╭─ TASK INPUT

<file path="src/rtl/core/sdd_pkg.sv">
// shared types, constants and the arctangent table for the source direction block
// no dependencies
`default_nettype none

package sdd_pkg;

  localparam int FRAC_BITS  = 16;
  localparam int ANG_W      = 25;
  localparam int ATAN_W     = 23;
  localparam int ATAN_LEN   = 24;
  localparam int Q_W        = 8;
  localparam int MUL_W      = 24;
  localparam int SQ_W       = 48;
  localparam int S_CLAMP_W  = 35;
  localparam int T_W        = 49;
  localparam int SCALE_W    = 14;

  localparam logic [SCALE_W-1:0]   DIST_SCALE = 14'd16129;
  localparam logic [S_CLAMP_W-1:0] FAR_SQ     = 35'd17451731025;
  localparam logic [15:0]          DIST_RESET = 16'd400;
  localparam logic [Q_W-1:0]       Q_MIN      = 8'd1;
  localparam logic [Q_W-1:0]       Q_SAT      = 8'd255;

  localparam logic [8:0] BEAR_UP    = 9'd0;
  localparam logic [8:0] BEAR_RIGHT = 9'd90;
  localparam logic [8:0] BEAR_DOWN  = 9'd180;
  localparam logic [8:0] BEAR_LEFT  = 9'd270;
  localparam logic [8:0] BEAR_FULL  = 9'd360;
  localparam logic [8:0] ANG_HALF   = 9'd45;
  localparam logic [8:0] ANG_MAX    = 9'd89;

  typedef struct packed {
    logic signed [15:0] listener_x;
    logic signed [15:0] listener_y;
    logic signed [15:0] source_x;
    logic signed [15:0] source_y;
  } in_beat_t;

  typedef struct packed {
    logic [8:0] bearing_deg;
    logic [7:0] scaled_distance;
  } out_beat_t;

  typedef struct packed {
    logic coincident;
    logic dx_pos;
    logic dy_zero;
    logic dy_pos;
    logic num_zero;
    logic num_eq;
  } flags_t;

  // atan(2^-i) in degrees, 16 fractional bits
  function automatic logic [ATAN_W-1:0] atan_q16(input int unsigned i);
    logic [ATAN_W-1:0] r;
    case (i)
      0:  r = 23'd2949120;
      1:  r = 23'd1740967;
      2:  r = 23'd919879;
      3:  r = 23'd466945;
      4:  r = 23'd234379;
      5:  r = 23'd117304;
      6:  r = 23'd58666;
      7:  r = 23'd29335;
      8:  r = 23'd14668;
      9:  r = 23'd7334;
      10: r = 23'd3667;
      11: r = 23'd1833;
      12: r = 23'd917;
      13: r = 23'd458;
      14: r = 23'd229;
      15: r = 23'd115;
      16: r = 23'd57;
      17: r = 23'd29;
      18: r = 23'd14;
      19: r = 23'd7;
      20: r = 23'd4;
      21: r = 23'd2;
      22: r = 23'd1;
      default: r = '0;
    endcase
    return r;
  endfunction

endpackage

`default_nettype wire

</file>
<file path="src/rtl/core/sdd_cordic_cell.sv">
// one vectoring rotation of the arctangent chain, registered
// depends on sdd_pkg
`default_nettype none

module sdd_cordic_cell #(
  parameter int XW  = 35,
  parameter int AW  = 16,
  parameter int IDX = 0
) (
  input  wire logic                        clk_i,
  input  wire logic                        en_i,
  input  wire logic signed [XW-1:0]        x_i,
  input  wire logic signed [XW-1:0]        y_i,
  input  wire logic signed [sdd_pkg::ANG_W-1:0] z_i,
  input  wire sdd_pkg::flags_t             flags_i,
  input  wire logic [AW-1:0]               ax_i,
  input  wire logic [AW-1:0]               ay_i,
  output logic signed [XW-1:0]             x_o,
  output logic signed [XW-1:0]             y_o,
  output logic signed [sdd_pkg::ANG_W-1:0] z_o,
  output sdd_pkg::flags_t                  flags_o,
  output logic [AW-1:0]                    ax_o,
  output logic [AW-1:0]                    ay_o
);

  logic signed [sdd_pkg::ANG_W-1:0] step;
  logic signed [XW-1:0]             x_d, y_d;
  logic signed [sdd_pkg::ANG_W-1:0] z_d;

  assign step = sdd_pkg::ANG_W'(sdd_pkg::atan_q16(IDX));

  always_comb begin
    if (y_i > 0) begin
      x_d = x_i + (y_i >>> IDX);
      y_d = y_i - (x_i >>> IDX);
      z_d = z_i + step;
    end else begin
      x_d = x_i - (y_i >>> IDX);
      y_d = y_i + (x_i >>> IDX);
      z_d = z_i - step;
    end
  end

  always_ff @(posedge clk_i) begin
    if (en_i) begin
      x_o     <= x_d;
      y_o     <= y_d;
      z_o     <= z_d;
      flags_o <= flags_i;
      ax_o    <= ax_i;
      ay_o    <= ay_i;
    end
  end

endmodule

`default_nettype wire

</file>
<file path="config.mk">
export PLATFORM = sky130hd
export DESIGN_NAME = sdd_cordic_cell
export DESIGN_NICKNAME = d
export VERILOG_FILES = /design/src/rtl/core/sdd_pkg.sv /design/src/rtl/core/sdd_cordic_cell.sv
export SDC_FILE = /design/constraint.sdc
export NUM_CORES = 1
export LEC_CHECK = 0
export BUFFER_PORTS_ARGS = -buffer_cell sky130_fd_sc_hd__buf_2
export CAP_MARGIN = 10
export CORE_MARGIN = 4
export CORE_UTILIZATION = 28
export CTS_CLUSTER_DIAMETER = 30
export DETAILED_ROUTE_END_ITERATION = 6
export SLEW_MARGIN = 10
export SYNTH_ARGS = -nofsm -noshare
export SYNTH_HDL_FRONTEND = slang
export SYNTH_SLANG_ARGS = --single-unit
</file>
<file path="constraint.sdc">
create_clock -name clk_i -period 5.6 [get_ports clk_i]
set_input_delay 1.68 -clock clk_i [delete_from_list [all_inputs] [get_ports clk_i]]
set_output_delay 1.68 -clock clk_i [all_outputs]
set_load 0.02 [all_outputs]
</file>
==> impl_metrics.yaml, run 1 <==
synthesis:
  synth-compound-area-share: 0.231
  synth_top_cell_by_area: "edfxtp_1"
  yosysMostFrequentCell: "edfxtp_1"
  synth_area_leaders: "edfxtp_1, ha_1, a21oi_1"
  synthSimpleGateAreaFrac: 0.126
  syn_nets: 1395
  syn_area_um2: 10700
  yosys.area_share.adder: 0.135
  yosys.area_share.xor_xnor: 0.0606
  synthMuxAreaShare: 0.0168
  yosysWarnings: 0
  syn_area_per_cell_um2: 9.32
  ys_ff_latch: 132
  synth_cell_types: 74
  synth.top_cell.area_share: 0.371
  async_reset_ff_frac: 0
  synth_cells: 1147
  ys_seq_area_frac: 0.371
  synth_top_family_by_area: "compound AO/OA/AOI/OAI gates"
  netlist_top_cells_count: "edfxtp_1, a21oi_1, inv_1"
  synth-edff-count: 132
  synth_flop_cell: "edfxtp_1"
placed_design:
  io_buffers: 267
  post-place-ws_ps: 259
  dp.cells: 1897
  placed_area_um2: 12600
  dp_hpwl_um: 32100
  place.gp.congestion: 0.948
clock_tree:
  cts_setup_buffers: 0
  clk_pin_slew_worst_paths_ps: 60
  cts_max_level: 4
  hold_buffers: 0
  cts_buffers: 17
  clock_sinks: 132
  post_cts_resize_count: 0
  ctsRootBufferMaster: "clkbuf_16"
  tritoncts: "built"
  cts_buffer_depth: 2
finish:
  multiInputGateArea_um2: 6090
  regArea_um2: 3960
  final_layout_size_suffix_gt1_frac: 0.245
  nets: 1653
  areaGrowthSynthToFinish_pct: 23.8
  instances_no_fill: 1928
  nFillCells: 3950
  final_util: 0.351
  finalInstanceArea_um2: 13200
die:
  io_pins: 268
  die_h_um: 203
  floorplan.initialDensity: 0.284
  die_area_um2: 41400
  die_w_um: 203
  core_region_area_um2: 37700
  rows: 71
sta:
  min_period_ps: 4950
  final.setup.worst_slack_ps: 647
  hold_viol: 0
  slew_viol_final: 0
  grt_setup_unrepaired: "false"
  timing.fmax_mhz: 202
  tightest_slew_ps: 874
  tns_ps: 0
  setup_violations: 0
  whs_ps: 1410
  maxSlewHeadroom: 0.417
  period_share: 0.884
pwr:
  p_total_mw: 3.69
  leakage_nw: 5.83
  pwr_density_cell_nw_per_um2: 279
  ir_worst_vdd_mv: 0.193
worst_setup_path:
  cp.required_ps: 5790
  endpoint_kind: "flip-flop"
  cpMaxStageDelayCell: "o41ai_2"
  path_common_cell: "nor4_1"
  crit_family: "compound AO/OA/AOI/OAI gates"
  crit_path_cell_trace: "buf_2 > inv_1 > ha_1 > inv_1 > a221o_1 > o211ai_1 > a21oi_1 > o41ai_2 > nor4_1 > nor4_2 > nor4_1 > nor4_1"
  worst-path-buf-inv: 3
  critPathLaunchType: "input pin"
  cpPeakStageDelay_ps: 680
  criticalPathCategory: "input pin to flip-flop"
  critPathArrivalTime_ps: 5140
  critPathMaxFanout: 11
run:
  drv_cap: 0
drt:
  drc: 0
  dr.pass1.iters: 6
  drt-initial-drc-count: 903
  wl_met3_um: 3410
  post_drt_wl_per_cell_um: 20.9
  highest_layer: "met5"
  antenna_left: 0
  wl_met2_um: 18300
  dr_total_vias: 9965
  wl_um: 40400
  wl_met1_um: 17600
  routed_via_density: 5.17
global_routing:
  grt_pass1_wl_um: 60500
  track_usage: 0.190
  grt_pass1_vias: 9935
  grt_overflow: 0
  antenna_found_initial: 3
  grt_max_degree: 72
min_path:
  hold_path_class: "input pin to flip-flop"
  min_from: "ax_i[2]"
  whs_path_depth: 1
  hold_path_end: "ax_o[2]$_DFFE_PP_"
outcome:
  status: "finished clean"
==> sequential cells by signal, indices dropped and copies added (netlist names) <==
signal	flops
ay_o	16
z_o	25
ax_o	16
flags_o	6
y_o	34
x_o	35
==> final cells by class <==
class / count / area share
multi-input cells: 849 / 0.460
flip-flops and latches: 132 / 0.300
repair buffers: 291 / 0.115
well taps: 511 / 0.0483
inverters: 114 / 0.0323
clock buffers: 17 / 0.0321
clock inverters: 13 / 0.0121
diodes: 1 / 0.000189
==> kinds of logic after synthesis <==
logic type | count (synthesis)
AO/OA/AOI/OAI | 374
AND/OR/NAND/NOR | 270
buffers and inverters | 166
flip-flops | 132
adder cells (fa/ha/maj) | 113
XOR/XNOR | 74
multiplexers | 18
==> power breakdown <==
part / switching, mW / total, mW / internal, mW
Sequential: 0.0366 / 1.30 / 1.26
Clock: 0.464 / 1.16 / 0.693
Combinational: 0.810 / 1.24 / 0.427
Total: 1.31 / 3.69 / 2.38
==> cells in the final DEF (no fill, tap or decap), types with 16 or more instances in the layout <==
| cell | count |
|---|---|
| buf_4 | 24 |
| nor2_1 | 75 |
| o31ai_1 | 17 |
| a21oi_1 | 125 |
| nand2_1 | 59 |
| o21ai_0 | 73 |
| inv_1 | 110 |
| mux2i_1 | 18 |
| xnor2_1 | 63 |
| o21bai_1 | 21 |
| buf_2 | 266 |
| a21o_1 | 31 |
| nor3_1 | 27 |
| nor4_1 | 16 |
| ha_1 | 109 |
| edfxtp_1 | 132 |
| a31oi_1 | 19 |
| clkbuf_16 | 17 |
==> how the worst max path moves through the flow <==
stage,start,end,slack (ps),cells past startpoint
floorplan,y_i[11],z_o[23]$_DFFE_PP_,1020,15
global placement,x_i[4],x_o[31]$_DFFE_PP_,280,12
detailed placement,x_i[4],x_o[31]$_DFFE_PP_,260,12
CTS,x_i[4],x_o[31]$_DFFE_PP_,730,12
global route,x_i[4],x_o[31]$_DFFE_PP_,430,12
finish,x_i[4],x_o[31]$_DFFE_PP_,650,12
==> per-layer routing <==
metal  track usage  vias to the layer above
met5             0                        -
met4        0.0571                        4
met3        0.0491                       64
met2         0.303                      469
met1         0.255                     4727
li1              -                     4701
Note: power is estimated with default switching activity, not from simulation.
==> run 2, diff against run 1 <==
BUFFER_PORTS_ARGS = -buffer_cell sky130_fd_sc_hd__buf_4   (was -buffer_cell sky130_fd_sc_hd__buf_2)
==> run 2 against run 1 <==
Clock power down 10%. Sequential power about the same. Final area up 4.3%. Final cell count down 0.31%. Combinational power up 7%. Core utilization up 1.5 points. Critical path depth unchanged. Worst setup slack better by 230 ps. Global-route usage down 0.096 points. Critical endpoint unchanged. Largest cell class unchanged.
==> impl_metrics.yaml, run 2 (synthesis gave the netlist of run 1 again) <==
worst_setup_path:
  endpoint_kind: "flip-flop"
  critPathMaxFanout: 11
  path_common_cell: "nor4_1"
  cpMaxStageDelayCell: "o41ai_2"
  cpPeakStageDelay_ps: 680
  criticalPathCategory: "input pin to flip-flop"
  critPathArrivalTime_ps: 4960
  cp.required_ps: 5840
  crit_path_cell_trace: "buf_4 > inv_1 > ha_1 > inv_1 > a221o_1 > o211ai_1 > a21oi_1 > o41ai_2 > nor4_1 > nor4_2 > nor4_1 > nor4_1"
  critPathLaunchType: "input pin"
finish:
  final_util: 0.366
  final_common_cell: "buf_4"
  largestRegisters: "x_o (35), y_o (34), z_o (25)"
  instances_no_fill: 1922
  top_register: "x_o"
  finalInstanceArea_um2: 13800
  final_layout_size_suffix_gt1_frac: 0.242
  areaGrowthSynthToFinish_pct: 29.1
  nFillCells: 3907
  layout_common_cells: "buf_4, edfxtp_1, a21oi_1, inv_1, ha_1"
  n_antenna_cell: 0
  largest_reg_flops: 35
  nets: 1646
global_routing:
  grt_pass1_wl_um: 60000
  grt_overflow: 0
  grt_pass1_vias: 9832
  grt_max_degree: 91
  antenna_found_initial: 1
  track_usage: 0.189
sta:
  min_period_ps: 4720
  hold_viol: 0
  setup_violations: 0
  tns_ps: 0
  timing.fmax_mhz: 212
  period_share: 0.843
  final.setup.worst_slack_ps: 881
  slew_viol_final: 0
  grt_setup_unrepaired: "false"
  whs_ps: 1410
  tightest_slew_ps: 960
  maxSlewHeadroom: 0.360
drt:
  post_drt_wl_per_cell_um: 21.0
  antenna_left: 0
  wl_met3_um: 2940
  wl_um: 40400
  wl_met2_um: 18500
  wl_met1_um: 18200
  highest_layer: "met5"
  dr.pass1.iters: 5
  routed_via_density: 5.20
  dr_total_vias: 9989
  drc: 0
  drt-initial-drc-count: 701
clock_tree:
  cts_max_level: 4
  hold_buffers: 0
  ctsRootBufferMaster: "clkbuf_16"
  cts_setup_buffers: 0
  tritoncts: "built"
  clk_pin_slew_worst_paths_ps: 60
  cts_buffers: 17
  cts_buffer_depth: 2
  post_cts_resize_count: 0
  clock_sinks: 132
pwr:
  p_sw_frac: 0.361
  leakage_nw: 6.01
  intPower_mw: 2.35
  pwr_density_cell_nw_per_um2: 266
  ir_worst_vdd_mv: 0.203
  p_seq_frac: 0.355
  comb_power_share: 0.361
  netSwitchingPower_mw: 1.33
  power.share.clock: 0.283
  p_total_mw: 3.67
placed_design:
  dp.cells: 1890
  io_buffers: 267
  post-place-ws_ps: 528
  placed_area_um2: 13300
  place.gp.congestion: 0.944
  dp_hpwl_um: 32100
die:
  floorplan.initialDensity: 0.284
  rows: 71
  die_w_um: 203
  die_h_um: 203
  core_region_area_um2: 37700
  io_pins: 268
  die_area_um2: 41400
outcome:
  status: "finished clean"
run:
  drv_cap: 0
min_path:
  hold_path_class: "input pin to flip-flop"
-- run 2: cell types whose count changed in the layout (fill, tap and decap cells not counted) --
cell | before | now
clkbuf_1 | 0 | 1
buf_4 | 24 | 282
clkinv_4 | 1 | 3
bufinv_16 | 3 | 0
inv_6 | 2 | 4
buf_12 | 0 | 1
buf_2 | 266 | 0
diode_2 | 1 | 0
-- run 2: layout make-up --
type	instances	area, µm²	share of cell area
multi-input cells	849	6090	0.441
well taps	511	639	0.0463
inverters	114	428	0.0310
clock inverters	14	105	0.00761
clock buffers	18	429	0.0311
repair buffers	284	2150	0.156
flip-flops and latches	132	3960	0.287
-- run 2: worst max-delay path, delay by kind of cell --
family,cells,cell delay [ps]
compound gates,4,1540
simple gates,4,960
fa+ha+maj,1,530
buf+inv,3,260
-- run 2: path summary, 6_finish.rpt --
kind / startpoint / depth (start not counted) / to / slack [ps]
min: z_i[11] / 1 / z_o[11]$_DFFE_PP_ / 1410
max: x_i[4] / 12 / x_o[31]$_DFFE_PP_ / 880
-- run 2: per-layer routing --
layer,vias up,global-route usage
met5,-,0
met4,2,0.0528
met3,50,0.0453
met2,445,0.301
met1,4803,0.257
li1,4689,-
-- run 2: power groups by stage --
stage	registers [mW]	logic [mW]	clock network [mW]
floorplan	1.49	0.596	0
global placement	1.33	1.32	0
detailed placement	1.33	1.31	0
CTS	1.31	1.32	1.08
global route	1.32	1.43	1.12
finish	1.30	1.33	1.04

╰─
╭─ TASK INPUT

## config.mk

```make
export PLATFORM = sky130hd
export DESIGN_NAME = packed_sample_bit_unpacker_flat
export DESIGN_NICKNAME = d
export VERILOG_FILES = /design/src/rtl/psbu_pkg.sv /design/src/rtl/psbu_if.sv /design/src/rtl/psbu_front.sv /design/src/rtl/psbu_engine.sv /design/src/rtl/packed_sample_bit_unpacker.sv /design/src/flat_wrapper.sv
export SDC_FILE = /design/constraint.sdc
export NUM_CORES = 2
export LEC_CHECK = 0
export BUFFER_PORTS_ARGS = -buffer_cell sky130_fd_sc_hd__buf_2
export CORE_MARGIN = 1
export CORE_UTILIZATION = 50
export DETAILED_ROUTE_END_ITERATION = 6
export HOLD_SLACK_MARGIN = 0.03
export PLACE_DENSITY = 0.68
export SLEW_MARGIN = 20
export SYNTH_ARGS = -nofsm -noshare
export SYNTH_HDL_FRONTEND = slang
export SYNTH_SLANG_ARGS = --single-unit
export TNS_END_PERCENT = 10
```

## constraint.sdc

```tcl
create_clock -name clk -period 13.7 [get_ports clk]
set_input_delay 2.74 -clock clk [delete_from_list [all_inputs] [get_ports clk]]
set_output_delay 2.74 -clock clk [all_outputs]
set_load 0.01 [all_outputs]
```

╰─

Print the lines above from the one with "o31ai_1 | 17 |" through the one with "how the worst", both included, exactly as written and nothing more.

| o31ai_1 | 17 |
| a21oi_1 | 125 |
| nand2_1 | 59 |
| o21ai_0 | 73 |
| inv_1 | 110 |
| mux2i_1 | 18 |
| xnor2_1 | 63 |
| o21bai_1 | 21 |
| buf_2 | 266 |
| a21o_1 | 31 |
| nor3_1 | 27 |
| nor4_1 | 16 |
| ha_1 | 109 |
| edfxtp_1 | 132 |
| a31oi_1 | 19 |
| clkbuf_16 | 17 |
==> how the worst max path moves through the flow <==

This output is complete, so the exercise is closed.